= Exercise directions =
Please give the count of lines below with the string "Sequential" in them, and no other words.

Records drawn from a dataset:
■ ■ ■ ■ ■ ■ ■
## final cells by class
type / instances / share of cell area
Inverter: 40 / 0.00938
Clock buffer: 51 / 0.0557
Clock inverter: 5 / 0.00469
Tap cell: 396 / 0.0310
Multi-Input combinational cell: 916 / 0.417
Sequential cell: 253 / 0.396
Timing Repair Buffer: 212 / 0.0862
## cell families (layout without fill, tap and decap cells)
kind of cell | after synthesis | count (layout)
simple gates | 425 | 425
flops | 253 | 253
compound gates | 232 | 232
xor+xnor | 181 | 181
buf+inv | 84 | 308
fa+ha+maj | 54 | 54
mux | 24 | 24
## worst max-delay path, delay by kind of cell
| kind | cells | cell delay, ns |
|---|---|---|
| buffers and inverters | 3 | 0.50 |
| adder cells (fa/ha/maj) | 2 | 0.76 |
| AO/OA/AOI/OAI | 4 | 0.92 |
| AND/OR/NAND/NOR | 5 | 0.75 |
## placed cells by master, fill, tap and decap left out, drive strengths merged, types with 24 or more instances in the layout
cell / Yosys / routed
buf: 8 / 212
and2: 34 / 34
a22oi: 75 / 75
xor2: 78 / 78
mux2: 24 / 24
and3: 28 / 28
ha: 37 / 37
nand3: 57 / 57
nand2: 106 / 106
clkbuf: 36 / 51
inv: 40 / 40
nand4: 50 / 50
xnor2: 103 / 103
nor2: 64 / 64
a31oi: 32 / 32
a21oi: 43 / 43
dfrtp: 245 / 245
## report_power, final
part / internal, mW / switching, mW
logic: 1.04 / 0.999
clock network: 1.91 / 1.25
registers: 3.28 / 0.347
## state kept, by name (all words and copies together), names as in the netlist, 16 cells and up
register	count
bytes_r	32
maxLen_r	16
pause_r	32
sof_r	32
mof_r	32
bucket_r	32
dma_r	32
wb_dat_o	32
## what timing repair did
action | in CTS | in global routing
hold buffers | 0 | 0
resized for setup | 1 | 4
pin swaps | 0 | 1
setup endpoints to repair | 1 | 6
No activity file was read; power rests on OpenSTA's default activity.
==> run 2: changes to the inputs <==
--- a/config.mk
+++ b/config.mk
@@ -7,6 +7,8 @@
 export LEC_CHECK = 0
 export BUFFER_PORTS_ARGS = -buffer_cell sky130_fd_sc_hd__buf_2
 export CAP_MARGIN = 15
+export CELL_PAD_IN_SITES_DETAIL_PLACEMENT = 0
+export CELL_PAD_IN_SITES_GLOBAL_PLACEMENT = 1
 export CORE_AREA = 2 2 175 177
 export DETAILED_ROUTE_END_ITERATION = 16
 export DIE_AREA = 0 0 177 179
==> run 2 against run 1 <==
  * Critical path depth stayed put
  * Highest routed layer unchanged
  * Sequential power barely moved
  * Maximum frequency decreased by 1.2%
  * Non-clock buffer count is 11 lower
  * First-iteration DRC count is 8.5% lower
■ ■ ■ ■ ■ ■ ■
= Written answer =
2